In a bid to make spice boys more appealing to the young, a number of families in Saskatchewan are banning them from their families.
A few years ago, a group of spice boys were introduced in a town near Regina to ease tensions between families and their own children, but the move quickly attracted attention from people who say it’s inappropriate and not good for children.
“I just don’t like the fact that we have to go through the whole process of being a part of the family,” said James Loo.
The family of one of the spice boys, Andrew, was told to bring in another spice boy who would join his family.
“If they didn’t have a problem with this, then why do we have a conflict with them?” asked Loo, who is the principal of the Royal Saskatchewan Academy of Sciences.
The school has since added an “all-boys” policy to its curriculum, but it’s not working.
Many spice boys are on the run and many families have decided to keep them.
It’s also not good to have them in the neighbourhood, said Laura Tabor.

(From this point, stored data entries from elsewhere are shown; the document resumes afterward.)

===== src/udt_regs.vh =====
// udt_regs.vh: offsets, fields, reset values and timing counts of the up/down pwm timer
// assumes a 32-bit classic wishbone slave with byte addresses and a 100 MHz mclk
`ifndef UDT_REGS_VH
`define UDT_REGS_VH

// ----------------------------------------------------------------
// register byte offsets
// ----------------------------------------------------------------
`define UDT_OFF_CTRL 8'h00
`define UDT_OFF_PRESC 8'h04
`define UDT_OFF_PERIOD 8'h08
`define UDT_OFF_CMPA 8'h0c
`define UDT_OFF_CMPB 8'h10
`define UDT_OFF_CMPC 8'h14
`define UDT_OFF_CAPT 8'h18
`define UDT_OFF_COUNT 8'h1c
`define UDT_OFF_OUTCTL 8'h20
`define UDT_OFF_DELAY 8'h24
`define UDT_OFF_INTEN 8'h28
`define UDT_OFF_FLAGS 8'h2c
`define UDT_OFF_ADTC 8'h30
`define UDT_OFF_ADTV 8'h34
`define UDT_OFF_HIZ 8'h38

// ----------------------------------------------------------------
// timer_control fields and modes
// ----------------------------------------------------------------
`define UDT_CTL_RUN 0
`define UDT_CTL_MODE_LO 1
`define UDT_CTL_EXTCLK 3
`define UDT_CTL_CAPFALL 4
`define UDT_CTL_SYNCEN 5
`define UDT_MODE_INTERVAL 2'h0
`define UDT_MODE_B2B 2'h1
`define UDT_MODE_CAPTURE 2'h2

// ----------------------------------------------------------------
// event bits, shared by flags and enables; trigger select shares bits 0-3 and takes the value match at 4
// ----------------------------------------------------------------
`define UDT_EV_PERIOD 0
`define UDT_EV_A 1
`define UDT_EV_B 2
`define UDT_EV_C 3
`define UDT_EV_BOTTOM 4
`define UDT_ADT_VALUE 4

// ----------------------------------------------------------------
// reset values and timing
// ----------------------------------------------------------------
`define UDT_RST_PERIOD 16'hffff
`define UDT_RST_ZERO 16'h0000
`define UDT_START_LAT 2

`endif


===== src/udt_timer.v =====
// udt_timer.v: 16-bit up/down timer with three pwm output pairs, capture,
// adc trigger and interrupt, behind a classic wishbone slave
// assumes pins are asynchronous to mclk; the power stage reads pwm_oe as drive enable
//
// Added by the designer: the placing of the registers and register access over Wishbone.
`timescale 1ns/1ns
`include "udt_regs.vh"

module udt_timer #(
  parameter CW = 16,
  parameter PW = 12,
  parameter DW = 8
) (
  // clock and reset
  input wire mclk,
  input wire reset_n,
  // wishbone slave
  input wire wb_cyc_i,
  input wire wb_stb_i,
  input wire wb_we_i,
  input wire [7:0] wb_adr_i,
  input wire [3:0] wb_sel_i,
  input wire [31:0] wb_dat_i,
  output reg [31:0] wb_dat_o,
  output reg wb_ack_o,
  // pins from outside
  input wire external_count_clock,
  input wire capture_input,
  input wire external_sync_input,
  // pwm pairs and their drive enables
  output wire pwm_pair_a_out_a,
  output wire pwm_pair_a_out_b,
  output wire pwm_pair_b_out_a,
  output wire pwm_pair_b_out_b,
  output wire pwm_pair_c_out_a,
  output wire pwm_pair_c_out_b,
  output reg [5:0] pwm_oe,
  // converter trigger and interrupt
  output reg adc_conv_trigger,
  output reg irq
);

  // ----------------------------------------------------------------
  // registers
  // ----------------------------------------------------------------
  reg [5:0] timer_control_r;
  reg [PW-1:0] presc_r;
  reg [CW-1:0] period_value_r;
  reg [CW-1:0] compare_a_value_r;
  reg [CW-1:0] compare_b_value_r;
  reg [CW-1:0] compare_c_value_r;
  reg [CW-1:0] capture_value_r;
  reg [CW-1:0] counter_value_r;
  reg [5:0] output_control_r;
  reg [DW-1:0] output_delay_r;
  reg [4:0] inten_r;
  reg [4:0] flags_r;
  reg [4:0] adc_trigger_control_r;
  reg [CW-1:0] adc_trigger_value_r;
  reg hiz_r;
  reg [PW-1:0] pcnt_r;
  reg dir_up_r;
  reg [1:0] run_dly_r;
  reg [2:0] s1_r;
  reg [2:0] s2_r;
  reg [2:0] s3_r;
  reg [2:0] st_r;
  wire [5:0] pwm_q;

  wire run = timer_control_r[`UDT_CTL_RUN];
  wire [1:0] mode = timer_control_r[`UDT_CTL_MODE_LO+1:`UDT_CTL_MODE_LO];
  wire is_b2b = (mode == `UDT_MODE_B2B);
  wire is_cap = (mode == `UDT_MODE_CAPTURE);
  wire run_go = run_dly_r[1];

  // ----------------------------------------------------------------
  // bus decode
  // ----------------------------------------------------------------
  wire req = wb_cyc_i & wb_stb_i;
  // a write lands on the edge where the master sees ack
  wire wr = req & wb_we_i & wb_ack_o;
  wire [31:0] bmask = {{8{wb_sel_i[3]}}, {8{wb_sel_i[2]}}, {8{wb_sel_i[1]}}, {8{wb_sel_i[0]}}};
  wire [31:0] wd = wb_dat_i & bmask;

  // merge enabled byte lanes into an old value
  function [31:0] merge;
    input [31:0] old;
    input [31:0] d;
    input [31:0] m;
    begin
      merge = (old & ~m) | (d & m);
    end
  endfunction
  // control value with lane 0 merged in; only its low six bits are kept
  wire [31:0] ctl_m = merge({26'h0, timer_control_r}, wb_dat_i, bmask);

  reg [31:0] rdata;
  // read mux; unmapped offsets read as zero
  always @* begin
    rdata = 32'h0000_0000;
    case (wb_adr_i)
      `UDT_OFF_CTRL: rdata[5:0] = timer_control_r;
      `UDT_OFF_PRESC: rdata[PW-1:0] = presc_r;
      `UDT_OFF_PERIOD: rdata[CW-1:0] = period_value_r;
      `UDT_OFF_CMPA: rdata[CW-1:0] = compare_a_value_r;
      `UDT_OFF_CMPB: rdata[CW-1:0] = compare_b_value_r;
      `UDT_OFF_CMPC: rdata[CW-1:0] = compare_c_value_r;
      `UDT_OFF_CAPT: rdata[CW-1:0] = capture_value_r;
      `UDT_OFF_COUNT: rdata[CW-1:0] = counter_value_r;
      `UDT_OFF_OUTCTL: rdata[5:0] = output_control_r;
      `UDT_OFF_DELAY: rdata[DW-1:0] = output_delay_r;
      `UDT_OFF_INTEN: rdata[4:0] = inten_r;
      `UDT_OFF_FLAGS: rdata[4:0] = flags_r;
      `UDT_OFF_ADTC: rdata[4:0] = adc_trigger_control_r;
      `UDT_OFF_ADTV: rdata[CW-1:0] = adc_trigger_value_r;
      `UDT_OFF_HIZ: rdata[0] = hiz_r;
      default: rdata = 32'h0000_0000;
    endcase
  end

  // one wait state: ack in the cycle after the request, dropped after one cycle
  always @(posedge mclk or negedge reset_n) begin
    if (!reset_n) begin
      wb_ack_o <= 1'b0;
      wb_dat_o <= 32'h0000_0000;
    end else begin
      wb_ack_o <= req & ~wb_ack_o;
      wb_dat_o <= rdata;
    end
  end

  // software-written registers
  always @(posedge mclk or negedge reset_n) begin
    if (!reset_n) begin
      timer_control_r <= 6'h00;
      presc_r <= {PW{1'b0}};
      period_value_r <= `UDT_RST_PERIOD;
      compare_a_value_r <= `UDT_RST_ZERO;
      compare_b_value_r <= `UDT_RST_ZERO;
      compare_c_value_r <= `UDT_RST_ZERO;
      output_control_r <= 6'h00;
      output_delay_r <= {DW{1'b0}};
      inten_r <= 5'h00;
      adc_trigger_control_r <= 5'h00;
      adc_trigger_value_r <= `UDT_RST_ZERO;
      hiz_r <= 1'b0;
    end else if (wr) begin
      case (wb_adr_i)
        `UDT_OFF_CTRL: timer_control_r <= ctl_m[5:0];
        `UDT_OFF_PRESC: presc_r <= wd[PW-1:0] | (presc_r & ~bmask[PW-1:0]);
        `UDT_OFF_PERIOD: period_value_r <= wd[CW-1:0] | (period_value_r & ~bmask[CW-1:0]);
        `UDT_OFF_CMPA: compare_a_value_r <= wd[CW-1:0] | (compare_a_value_r & ~bmask[CW-1:0]);
        `UDT_OFF_CMPB: compare_b_value_r <= wd[CW-1:0] | (compare_b_value_r & ~bmask[CW-1:0]);
        `UDT_OFF_CMPC: compare_c_value_r <= wd[CW-1:0] | (compare_c_value_r & ~bmask[CW-1:0]);
        `UDT_OFF_OUTCTL: output_control_r <= wb_sel_i[0] ? wb_dat_i[5:0] : output_control_r;
        `UDT_OFF_DELAY: output_delay_r <= wd[DW-1:0] | (output_delay_r & ~bmask[DW-1:0]);
        `UDT_OFF_INTEN: inten_r <= wb_sel_i[0] ? wb_dat_i[4:0] : inten_r;
        `UDT_OFF_ADTC: adc_trigger_control_r <= wb_sel_i[0] ? wb_dat_i[4:0] : adc_trigger_control_r;
        `UDT_OFF_ADTV: adc_trigger_value_r <= wd[CW-1:0] | (adc_trigger_value_r & ~bmask[CW-1:0]);
        `UDT_OFF_HIZ: hiz_r <= wb_sel_i[0] ? wb_dat_i[0] : hiz_r;
        default: hiz_r <= hiz_r;
      endcase
    end
  end

  // ----------------------------------------------------------------
  // pin synchronisers: bit 0 count clock, 1 capture, 2 sync
  // ----------------------------------------------------------------
  wire [2:0] pin_in = {external_sync_input, capture_input, external_count_clock};
  // a level counts only once the second and third stages agree, filtering one-cycle glitches
  wire [2:0] pin_chg = ~(s2_r ^ s3_r) & (s3_r ^ st_r);
  always @(posedge mclk or negedge reset_n) begin
    if (!reset_n) begin
      s1_r <= 3'h0;
      s2_r <= 3'h0;
      s3_r <= 3'h0;
      st_r <= 3'h0;
    end else begin
      s1_r <= pin_in;
      s2_r <= s1_r;
      s3_r <= s2_r;
      st_r <= st_r ^ pin_chg;
    end
  end
  wire ext_edge = pin_chg[0] & s3_r[0];
  // capture edge polarity chosen in timer_control
  wire cap_edge = pin_chg[1] & (s3_r[1] ^ timer_control_r[`UDT_CTL_CAPFALL]);
  wire blank = timer_control_r[`UDT_CTL_SYNCEN] & st_r[2];

  // ----------------------------------------------------------------
  // start latency and prescaler
  // ----------------------------------------------------------------
  // run passes two flops so counting begins two clocks after the enable write
  always @(posedge mclk or negedge reset_n) begin
    if (!reset_n) begin
      run_dly_r <= 2'b00;
    end else begin
      run_dly_r <= {run_dly_r[0], run};
    end
  end

  wire src_ev = timer_control_r[`UDT_CTL_EXTCLK] ? ext_edge : 1'b1;
  wire tick = run_go & src_ev & (pcnt_r == presc_r);
  always @(posedge mclk or negedge reset_n) begin
    if (!reset_n) begin
      pcnt_r <= {PW{1'b0}};
    end else if (!run_go || tick) begin
      pcnt_r <= {PW{1'b0}};
    end else if (src_ev) begin
      pcnt_r <= pcnt_r + {{(PW-1){1'b0}}, 1'b1};
    end
  end

  // ----------------------------------------------------------------
  // counter
  // ----------------------------------------------------------------
  wire at_per = (counter_value_r == period_value_r);
  wire at_zero = (counter_value_r == {CW{1'b0}});
  wire [CW-1:0] cnt_inc = counter_value_r + {{(CW-1){1'b0}}, 1'b1};
  wire [CW-1:0] cnt_dec = counter_value_r - {{(CW-1){1'b0}}, 1'b1};
  // stopping clears the count so every run starts from zero counting up
  always @(posedge mclk or negedge reset_n) begin
    if (!reset_n) begin
      counter_value_r <= {CW{1'b0}};
      capture_value_r <= {CW{1'b0}};
      dir_up_r <= 1'b1;
    end else if (!run_go) begin
      counter_value_r <= {CW{1'b0}};
      dir_up_r <= 1'b1;
    end else if (is_cap && cap_edge) begin
      capture_value_r <= counter_value_r;
      counter_value_r <= {CW{1'b0}};
    end else if (tick) begin
      if (is_b2b) begin
        if (dir_up_r) begin
          if (at_per) begin
            dir_up_r <= 1'b0;
            counter_value_r <= cnt_dec;
          end else begin
            counter_value_r <= cnt_inc;
          end
        end else if (at_zero) begin
          dir_up_r <= 1'b1;
          counter_value_r <= cnt_inc;
        end else begin
          counter_value_r <= cnt_dec;
        end
      end else begin
        counter_value_r <= at_per ? {CW{1'b0}} : cnt_inc;
      end
    end
  end

  // ----------------------------------------------------------------
  // match events, flags, interrupt, adc trigger
  // ----------------------------------------------------------------
  wire ev_per = tick & at_per;
  wire ev_a = tick & ~is_cap & (counter_value_r == compare_a_value_r);
  wire ev_b = tick & ~is_cap & (counter_value_r == compare_b_value_r);
  wire ev_c = tick & ~is_cap & (counter_value_r == compare_c_value_r);
  // bottom exists only in back-to-back, so interval and capture never raise it
  wire ev_bot = tick & is_b2b & ~dir_up_r & at_zero;
  wire [4:0] ev = {ev_bot, ev_c, ev_b, ev_a, ev_per};
  wire ev_val = tick & (counter_value_r == adc_trigger_value_r);
  wire [4:0] adt_src = {ev_val, ev_c, ev_b, ev_a, ev_per};
  wire [4:0] flag_clr = (wr && wb_adr_i == `UDT_OFF_FLAGS) ? wd[4:0] : 5'h00;
  // a new event wins over a same-cycle write-one clear
  wire [4:0] flags_nxt = (flags_r & ~flag_clr) | ev;
  always @(posedge mclk or negedge reset_n) begin
    if (!reset_n) begin
      flags_r <= 5'h00;
      irq <= 1'b0;
      adc_conv_trigger <= 1'b0;
    end else begin
      flags_r <= flags_nxt;
      irq <= |(flags_nxt & inten_r);
      adc_conv_trigger <= |(adt_src & adc_trigger_control_r);
    end
  end

  // ----------------------------------------------------------------
  // pwm pairs with dead time
  // ----------------------------------------------------------------
  wire [3*CW-1:0] cmp_all = {compare_c_value_r, compare_b_value_r, compare_a_value_r};
  genvar g;
  generate
    for (g = 0; g < 3; g = g + 1) begin : pair
      reg lvl_r;
      reg [DW-1:0] dcnt_r;
      reg [1:0] q_r;
      // high while below compare: edge-aligned in interval, centred in back-to-back
      wire raw = run_go & (counter_value_r < cmp_all[g*CW +: CW]);
      wire [1:0] en = output_control_r[2*g+1:2*g];
      always @(posedge mclk or negedge reset_n) begin
        if (!reset_n) begin
          lvl_r <= 1'b0;
          dcnt_r <= {DW{1'b0}};
          q_r <= 2'b00;
        end else if (raw != lvl_r) begin
          // both sides off while the delay runs, so a pair never overlaps
          lvl_r <= raw;
          dcnt_r <= output_delay_r;
          q_r <= 2'b00;
        end else if (dcnt_r != {DW{1'b0}}) begin
          dcnt_r <= dcnt_r - {{(DW-1){1'b0}}, 1'b1};
          q_r <= 2'b00;
        end else begin
          q_r <= blank ? 2'b00 : ({~lvl_r, lvl_r} & en);
        end
      end
      assign pwm_q[2*g+1:2*g] = q_r;
    end
  endgenerate

  // drive enables drop together while the soft hiz bit is set
  always @(posedge mclk or negedge reset_n) begin
    if (!reset_n) begin
      pwm_oe <= 6'h00;
    end else begin
      pwm_oe <= hiz_r ? 6'h00 : output_control_r;
    end
  end

  assign pwm_pair_a_out_a = pwm_q[0];
  assign pwm_pair_a_out_b = pwm_q[1];
  assign pwm_pair_b_out_a = pwm_q[2];
  assign pwm_pair_b_out_b = pwm_q[3];
  assign pwm_pair_c_out_a = pwm_q[4];
  assign pwm_pair_c_out_b = pwm_q[5];

endmodule // udt_timer


===== config.mk =====
export PLATFORM = sky130hd
export DESIGN_NAME = udt_timer
export DESIGN_NICKNAME = d
export VERILOG_FILES = /design/src/udt_timer.v
export VERILOG_INCLUDE_DIRS = /design/src
export SDC_FILE = /design/constraint.sdc
export NUM_CORES = 1
export LEC_CHECK = 0
export BUFFER_PORTS_ARGS = -buffer_cell sky130_fd_sc_hd__buf_4
export CAP_MARGIN = 20
export CELL_PAD_IN_SITES_DETAIL_PLACEMENT = 0
export CELL_PAD_IN_SITES_GLOBAL_PLACEMENT = 1
export CORE_ASPECT_RATIO = 0.5
export CORE_MARGIN = 2
export CORE_UTILIZATION = 49
export CTS_CLUSTER_DIAMETER = 120
export DETAILED_ROUTE_END_ITERATION = 6
export PLACE_DENSITY_LB_ADDON = 0.1
export SYNTH_ARGS = -nofsm -noshare
export SYNTH_HDL_FRONTEND = slang
export SYNTH_SLANG_ARGS = --single-unit

===== constraint.sdc =====
create_clock -name mclk -period 3.4 [get_ports mclk]
set_input_delay 0.68 -clock mclk [delete_from_list [all_inputs] [get_ports mclk]]
set_output_delay 0.68 -clock mclk [all_outputs]
set_load 0.05 [all_outputs]

==> key figures <==
Yosys
  – Synth top cells by count: dfrtp_1, mux2_2, nand2_1, inv_1, nor2_1
  – Number of synthesized flops with an enable pin: 0
  – Largest family of logic cells by synthesized area: multiplexers
  – Mapped Cells: 1,195
  – Top-count cell post-synth: dfrtp_1
  – Post-synthesis xor/xnor area fraction: 5.15%
  – Simple-gate portion of the synthesized area: 13.0%
  – Synthesized flop and latch total: 245
  – Asr flop ratio synth: 100%
  – Synth Area per Inst: 11.0 µm²
  – Synth Area in Compound Gates: around 11%
  – Yosys cell types: 65
  – YS warnings: 0
  – Mux contribution to synthesized area: ~14%
  – Synth Flop Type: dfrtp_1
  – Area contributors post-synth: dfrtp_1, mux2_2, ha_1
  – Yosys top cell by area: dfrtp_1
  – Post-Syn Area: between 0.01 and 0.015 mm²
  – Sequential share of the synthesized area: 47.0%
  – Post-Synth Adder-Cell Area: 5.48%
  – Synth top area share: 43.6%

Timing
  – Min Tclk post-route: 3170 ps
  – Final hold vios: 0
  – Fin. max-slew vios: 0
  – Period utilization: 93.3%
  – Finish-stage setup viols: 0
  – Max-slew headroom: 36.8%
  – Worst hold slack: 136 ps
  – Maximum clock frequency: 315 MHz
  – Final worst setup slack: 226 ps
  – Worst Tran Pin Value: between 900 and 1000 ps
  – Sum Neg Setup Slack: 0 ps
  – Clock Skew: 21.0 ps
  – RSZ-0062 raised after global routing: no

Drt
  – Remaining DRCs: 0
  – DRT Pass-1 Iters: 6
  – Total wire length: 39,600 µm
  – Starting DRT DRC Count: about 930
  – Number of routed nets with antenna violations: 0
  – Avg WL per Cell: 23.9 µm
  – DR vias/cell: 6.09
  – Via count: 10,094

Final layout
  – P&R area growth vs syn: 14.2%
  – Final Non-Filler Cells: 1,657
  – Design area: 0.0150 mm²
  – Multi-input gate area: about 0.0064 mm²
  – Ant. Diodes: 0
  – Sequential Area: slightly above 0.006 mm²
  – Layout cells sized above 1: around 26%
  – Fillers: ~2,200
  – Nets: 1,395

Pwr
  – Seq pwr share: a little under half
  – Peak supply drop: 0.305 mV
  – Power Density: 450 mW/mm²
  – Comb power frac: 11.9%
  – Cell Int Power: 5010 µW
  – Sw frac: around a quarter
  – Clk network pwr share: 40.1%
  – Pleak: 0.00712 µW
  – Net switching power: 1720 µW

CTS
  – Max clock buf depth: 3
  – Hold-fix buffers, CTS: 0
  – CTS resizes: 0
  – Post-CTS setup buffer count: 0
  – CTS Buf Count: 23
  – CTS tree: built
  – Insertion delay to the later sink of the worst-skew pair: between 500 and 600 ps
  – Clock-pin slew on the worst setup and hold paths: 70 ps
  – Root Buffer: clkbuf_16
  – CTS sink cnt: 245
  – H-Tree Depth: 1

Floorplanning
  – Starting density of the core: roughly half
  – Std cell rows: 42
  – Area of the die: 0.0281 mm²
  – DIE WIDTH: 235 µm
  – I/O pin count: slightly below 100
  – Core Area: 0.0263 mm²
  – Die height: 120 µm

Global route
  – GRT Total Usage: 28.4%
  – Initial antenna violation count: 0
  – Largest net degree at the start of global routing: 80
  – First-pass GRT wire length: between 60,000 and 70,000 µm
  – Grt ovf: 0
  – Vias in the first global route: just under 10,000

Setup path
  – WS Path Type: flip-flop to flip-flop
  – Crit end category: flip-flop
  – Startpoint Class: flip-flop
  – Worst reg2reg path depth: 9
  – Critical Path Fanout Max: 9
  – RR Endpoint: pair[2].dcnt_r[6]
  – Crit path DAT: 3600 ps
  – Worst R2R Start: counter_value_r[6]
  – R2R Setup Slk: 230 ps
  – Critical Path RT: ~3800 ps

Placed design
  – Placed cells: 1,615
  – IO buf count: 64
  – Routability cong.: 0.944
  – DP HPWL: 28,900 µm
  – Pre-CTS setup slack: about 290 ps
  – Placed inst area: about 0.014 mm²

Run
  – Max_cap viols: 0

Worst hold path
  – Worst Hold Class: input pin to asynchronous set/reset pin

Outcome
  – Status: complete, no violations
-- through the flow --
step | power, µW | utilization (%)
2_1_floorplan | 3840 | -
3_3_place_gp | 4040 | 53.9
3_5_place_dp | 4080 | 53.9
4_1_cts | 6760 | 56.8
5_1_grt | 7010 | 56.8
6_report | 6720 | 56.8
-- worst max-delay path, cell delays in order (launching register included) --
cell and delay [ps]:
dfrtp_1 620, buf_4 290, ha_1 270, a21o_1 160, a21oi_1 190, o2111ai_1 140
nor3_1 400, buf_4 210, xnor2_1 370, mux2_2 410
-- layout by cell type (no fill, tap or decap), drive strengths merged, types with 4 or more instances in the layout --
cell type and count:
dfrtp 228, mux2 161, buf 112, nand2 85, inv 72, nor2 68
ha 55, xnor2 51, a22oi 42, clkbuf 36, nand4 35, nand3 27
xor2 26, nor3 26, a221oi 25, a21oi 25, o21ai 24, dfstp 17
a22o 16, a21o 16, conb 16, nor2b 15, a222oi 13, and3 13
nor4 12, and2 6, o21a 6, a211oi 6, or2 6, nand2b 5
or3 5, nor4b 5, nand3b 4
-- cells by family after synthesis --
kind of cell               Yosys count
AOI/OAI and AO/OA                  194
xor gates and xnor gates            77
adders and majority gates           58
buffers and inverters              130
DFF                                245
muxes                              164
other                                1
and+or+nand+nor                    326
-- layer usage --
layer  share of wire, %  track usage, %  vias up
li1                   -               -     4505
met1                 47            42.1     5117
met2                 42            41.4      423
met3                9.9            8.17       49
met4                1.7            5.14        0
met5                  0               0        -
-- worst max path at each step --
stage                              from  cells after the start  slack (ps)           endpoint
global placement    counter_value_r[12]                      9         350  pair[2].dcnt_r[7]
finish               counter_value_r[6]                      9         230  pair[2].dcnt_r[6]
detailed placement   counter_value_r[6]                      9         290  pair[2].dcnt_r[7]
floorplan           counter_value_r[14]                      6         880  pair[1].dcnt_r[0]
global route         counter_value_r[6]                      9          70  pair[2].dcnt_r[6]
CTS                 counter_value_r[12]                      8         270  pair[2].dcnt_r[7]
-- power by group through the flow --
| stage | Sequential [µW] | Clock [µW] | Combinational [µW] |
|---|---|---|---|
| finish | 3230 | 2700 | 798 |
| global route | 3250 | 2870 | 891 |
| CTS | 3230 | 2730 | 804 |
| detailed placement | 3280 | 0 | 797 |
| global placement | 3270 | 0 | 767 |
| floorplan | 3250 | 0 | 595 |
-- cell type report --
type / instances / area share [%]
inverter: 71 / 1.78
timing repair buffer: 112 / 6.01
clock inverter: 6 / 0.561
clock buffer: 36 / 4.58
tap: 352 / 2.95
sequential: 245 / 41.1
multi-input combinational: 835 / 43.0
Note: power is estimated with default switching activity, not from simulation.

Loo and other spice boys say they’re now struggling to keep up with their own family members.
In Regina, the Spice Boys Association is hoping to take a step forward and offer a spice boy a place at a dinner table.
But in Saskatoon, the association is fighting to keep the program as it is.
“They have a right to be in their own house, and they are going to be there and they will be part of their community, but we have always said, ‘We’re not going to put a spice boys up at a table,'” said Karen Anderson.
Anderson says her family has been in touch with Spice Boys of Saskatchewan to offer a safe space for the spice boy to come and go.
So far, the spice girls have said they’re willing to accommodate the spice children, however, the organization is pushing to have a formal meeting with the Spice Girls Association in Regina next month.